# To do
Pick out the lines below with "last" and list them.

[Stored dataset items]
..........

Context: an optimization exercise on an open-source flow, tuned for small area. The choices shown serve that exercise and are no tape-out recipe. RTL that was checked went through simulation tests only; none was proved equivalent to the original. No driver is modelled on the clock port, so clocking that relies on it looks cheaper here than on a real chip.

Setup of job 7906:
==> flow/design.v <==
package edge_pkg;
    localparam int FRAME_W      = 16;
    localparam int FRAME_H      = 8;
    localparam int FRAME_PIXELS = FRAME_W * FRAME_H;
    localparam int ADDR_W       = $clog2(FRAME_PIXELS);
    localparam int EDGE_TH = 24;
    typedef struct packed {
        logic [7:0] r;
        logic [7:0] g;
        logic [7:0] b;
    } rgb_t;
    typedef struct packed {
        logic              we;
        logic [ADDR_W-1:0] addr;
        rgb_t              rgb;
    } pixel_wr_t;
    typedef struct packed {
        logic valid;
        logic first;   
        rgb_t rgb;
    } pixel_stream_t;
    typedef struct packed {
        logic valid;
        logic last;    
        logic edge_bit;
    } edge_stream_t;
endpackage
`timescale 1ns/1ns
module edge_top (
    input  logic       clk,
    input  logic       reset,
    input  logic       i_byte_valid,
    input  logic [7:0] i_byte,
    output logic       o_out_valid,
    output logic [7:0] o_out_byte,
    output logic       o_frame_done
);
    logic [1:0] phase;    
    logic [6:0] pix;      
    logic [9:0] acc;      
    logic [7:0] prev;     
    wire ph_b = phase[1];
    wire ph_g = phase[0];
    wire bw   = i_byte_valid && ph_b;            
    function automatic logic [10:0] radd10(input logic [9:0] a, input logic [9:0] b, input logic ci);
        logic [10:0] r;
        logic c;
        c = ci;
        for (int i = 0; i < 10; i++) begin
            r[i] = a[i] ^ b[i] ^ c;
            c    = (a[i] & b[i]) | (a[i] & c) | (b[i] & c);
        end
        r[10] = c;
        radd10 = r;
    endfunction
    wire        ph_r  = !phase[1] && !phase[0];
    wire        take  = i_byte_valid;
    wire [9:0]  add_a = (take && ph_r) ? 10'd0 : acc;
    wire [9:0]  add_b = !take ? 10'd0 : ph_g ? {1'b0, i_byte, 1'b0} : {2'b00, i_byte};
    wire [10:0] sum_f = radd10(add_a, add_b, 1'b0);
    wire [9:0]  sum   = sum_f[9:0];
    wire [7:0] grey = sum[9:2];
    wire [10:0] d_f = radd10({2'b00, grey}, {2'b11, ~prev}, 1'b1);
    wire [8:0]  d   = d_f[8:0];
    wire       e    = d[8] ? (d[7:0] < 8'd232) : (d[7:0] > 8'd24);
    always_ff @(posedge clk) begin
        if (reset) begin
            phase <= 2'd0;
            pix   <= '0;
        end else if (i_byte_valid) begin
            phase <= ph_b ? 2'd0 : phase + 2'd1;
            if (ph_b)
                pix <= pix + 7'd1;
        end
    end
    always_ff @(posedge clk) begin
        acc <= sum;
        if (bw)
            prev <= grey;
    end
    logic [7:0] rc;
    logic [7:0] out_sr;
    wire        rd     = rc[7];
    wire        active = (rc != 8'd1);
    wire        e0     = bw && (pix == 7'd127);
    always_ff @(posedge clk) begin
        if (reset)
            rc <= 8'd1;
        else if (e0)
            rc <= 8'd124;
        else if (active)
            rc <= rc + 8'd1;
    end
    assign o_frame_done = (rc == 8'd0);
    assign o_out_valid  = o_frame_done || (rc[7] && rc[2:0] == 3'd0 && rc[6:3] != 4'd0);
    assign o_out_byte   = out_sr;
    logic x1, x2;
    logic [4:0] s0a;
    logic [7:0] s0b;
    wire wv = bw && (pix[3:0] != 4'd0);
    wire rv = rd && (rc[3:0] != 4'd0);
    always_ff @(posedge clk) begin
        if (bw && pix == 7'd1)
            x1 <= e;
        if (bw && pix == 7'd2)
            x2 <= e;
    end
    wire w0a = bw && (pix[6:3] == 4'd0) && (pix[2] || (pix[1] && pix[0]));
    wire r0a = rd && (rc[6:3] == 4'd0) && (rc[2] || (rc[1] && rc[0]));
    wire w0b = bw && (pix[6:3] == 4'd1);
    wire r0b = rd && (rc[6:3] == 4'd1);
    always_ff @(posedge clk) begin
        if (w0a || r0a)
            s0a <= {e, s0a[4:1]};
        if (w0b || r0b)
            s0b <= {e, s0b[7:1]};
    end
    logic [7:0] lsb;
    assign lsb[0] = rc[3] ? s0b[0] :
                    (rc[2:0] == 3'd1) ? x1 : (rc[2:0] == 3'd2) ? x2 : s0a[0];
    genvar k;
    generate
        for (k = 1; k < 8; k++) begin : g_row
            logic [14:0] s;
            wire wk = wv && (pix[6:4] == k);
            wire rk = rv && (rc[6:4] == k);
            always_ff @(posedge clk) begin
                if (wk || rk)
                    s <= {e, s[14:1]};
            end
            assign lsb[k] = s[0];
        end
    endgenerate
    wire ser = (rc[3:0] != 4'd0) && lsb[rc[6:4]];
    always_ff @(posedge clk)
        out_sr <= {ser, out_sr[7:1]};
endmodule
clock: 10.0 ns
lec_check: 0
cap_margin: 0
core_margin: 2
core_utilization: 40
slew_margin: 0
standard.sh (not shown) runs the stock make flow with config.mk's settings and CLKGATE_MAP_FILE= SYNTH_SCRIPT=/design/flow/synth_recipe.tcl, a recipe that flattens the netlist after the stock synthesis.
==> flow/flow/run.sh <==
#!/bin/bash
# The standard ORFS layout (standard.sh) with these changes:
#  - synthesis is the standard flow's (synth_recipe.tcl, the same passes and register
#    mapping), but abc maps the logic with an area-oriented script
#    (flow/abc_area.script) through flow/synth.tcl;
#  - port buffers use the smallest buffer (buf_1);
#  - CTS builds its tree from clkbuf_4 (root clkbuf_8) and adds no dummy loads;
#  - after CTS, fixclk.tcl upsizes any clock buffer whose flip-flop clock pins
#    would see a slew over LIMIT_PS (placement parasitics), then legalises.
# Each tool's output goes to a log file of its own in this folder.
set -euo pipefail
export MY_ABC_SCRIPT="$PWD/flow/abc_area.script"
ARGS=(
  "SYNTH_SCRIPT=$PWD/flow/synth.tcl"
  "GPL_KEEP_OVERFLOW=0"
  "BUFFER_PORTS_ARGS=-buffer_cell sky130_fd_sc_hd__buf_1"
  "CTS_ARGS=-sink_clustering_enable -repair_clock_nets -dont_use_dummy_load -root_buf sky130_fd_sc_hd__clkbuf_8 -buf_list sky130_fd_sc_hd__clkbuf_4"
)
bash standard.sh "${ARGS[@]}" cts > make_cts.log 2>&1
R=orfs/results/sky130hd/edge_top/base
PLATFORM_DIR="$FLOW_HOME/platforms/sky130hd" ODB="$R/4_1_cts.odb" SDC="$R/4_cts.sdc" \
  LIMIT_PS=122 DRYRUN=0 openroad -no_init -exit flow/fixclk.tcl > fixclk.log 2>&1
bash standard.sh "${ARGS[@]}" finish > make_finish.log 2>&1
Other scripts of this flow, unchanged in this note and not shown: flow/flow/abc_area.script, flow/flow/fixclk.tcl, flow/flow/synth.tcl
Changes in job 8966 relative to job 7906:
--- a/flow/design.v
+++ b/flow/design.v
@@ -59,40 +59,60 @@
     wire [9:0]  add_b = !take ? 10'd0 : ph_g ? {1'b0, i_byte, 1'b0} : {2'b00, i_byte};
     wire [10:0] sum_f = radd10(add_a, add_b, 1'b0);
     wire [9:0]  sum   = sum_f[9:0];
     wire [7:0] grey = sum[9:2];
     wire [10:0] d_f = radd10({2'b00, grey}, {2'b11, ~prev}, 1'b1);
     wire [8:0]  d   = d_f[8:0];
-    wire       e    = d[8] ? (d[7:0] < 8'd232) : (d[7:0] > 8'd24);
+    wire       ge25  = d[7] | d[6] | d[5] | (d[4] & d[3] & (d[2] | d[1] | d[0]));
+    wire       ge232 = d[7] & d[6] & d[5] & (d[4] | d[3]);
+    wire       e     = d[8] ? !ge232 : ge25;
+    logic [7:0] pix_c;
+    logic [6:0] pix_inc;
+    always_comb begin
+        pix_c[0] = bw;
+        for (int i = 0; i < 7; i++) begin
+            pix_inc[i]  = pix[i] ^ pix_c[i];
+            pix_c[i+1]  = pix[i] & pix_c[i];
+        end
+    end
     always_ff @(posedge clk) begin
         if (reset) begin
             phase <= 2'd0;
             pix   <= '0;
-        end else if (i_byte_valid) begin
-            phase <= ph_b ? 2'd0 : phase + 2'd1;
-            if (ph_b)
-                pix <= pix + 7'd1;
+        end else begin
+            if (i_byte_valid)
+                phase <= {phase[0], !(phase[0] || phase[1])};
+            pix <= pix_inc;
         end
     end
     always_ff @(posedge clk) begin
         acc <= sum;
         if (bw)
             prev <= grey;
     end
     logic [7:0] rc;
     logic [7:0] out_sr;
     wire        rd     = rc[7];
     wire        active = (rc != 8'd1);
-    wire        e0     = bw && (pix == 7'd127);
+    wire        e0     = pix_c[7];           
+    logic [8:0] rc_c;
+    logic [7:0] rc_inc;
+    always_comb begin
+        rc_c[0] = active;
+        for (int i = 0; i < 8; i++) begin
+            rc_inc[i]  = rc[i] ^ rc_c[i];
+            rc_c[i+1]  = rc[i] & rc_c[i];
+        end
+    end
     always_ff @(posedge clk) begin
         if (reset)
             rc <= 8'd1;
         else if (e0)
             rc <= 8'd124;
-        else if (active)
-            rc <= rc + 8'd1;
+        else
+            rc <= rc_inc;
     end
     assign o_frame_done = (rc == 8'd0);
     assign o_out_valid  = o_frame_done || (rc[7] && rc[2:0] == 3'd0 && rc[6:3] != 4'd0);
     assign o_out_byte   = out_sr;
     logic x1, x2;
     logic [4:0] s0a;
## What came out
Job 8966 completed end to end with timing, DRC and antenna clean.
Post-route worst setup slack | job 8966 below job 7906
In terms of worst hold-check slack, job 7906 and job 8966 differ only marginally.
In the flow results for job 7906 and job 8966, the number of vias after detailed routing is larger on job 7906.
Xor and xnor area share after synthesis: job 8966 < job 7906
Die area in job 8966 vs job 7906: down 1.1%
Summary of job 8966 over job 7906: achievable clock frequency down about 10%, final cell count lower.
Only the layout flow was run in job 8966; the RTL was not checked for function there.

afterwards: timing with drivers on the ports:
The results above use ideal ports. As a check the final layouts listed here were re-extracted and re-timed, cells and wires unchanged. Step 1, drivers: a clkbuf_16 drives clk and a buf_2 each remaining input, both assumed. Step 2 moves the port delays by t, midway between the first and last clock arrival at a register: inputs arrive t later, outputs are due t later. That takes back most of the time a late clock gives input paths. Three values: ideal, step 1, step 2; two values: the first two.
| run | t (ns) | setup slack, ns | latest minus earliest clock arrival (ns) | cell pins on the clock port's net |
|---|---|---|---|---|
| job 7906 | 0.437 | 2.267 / 2.275 / 1.838 | 0.038 / 0.038 | 1 |
| job 8966 | 0.439 | 1.363 / 1.377 / 0.938 | 0.034 / 0.035 | 1 |
After both steps setup and hold are still met in every run listed. For job 7906, which loses most, drivers alone change the setup slack by +0.008 ns; drivers and shift together by -0.429 ns.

..........

# Task output
        logic last;    
The results above use ideal ports. As a check the final layouts listed here were re-extracted and re-timed, cells and wires unchanged. Step 1, drivers: a clkbuf_16 drives clk and a buf_2 each remaining input, both assumed. Step 2 moves the port delays by t, midway between the first and last clock arrival at a register: inputs arrive t later, outputs are due t later. That takes back most of the time a late clock gives input paths. Three values: ideal, step 1, step 2; two values: the first two.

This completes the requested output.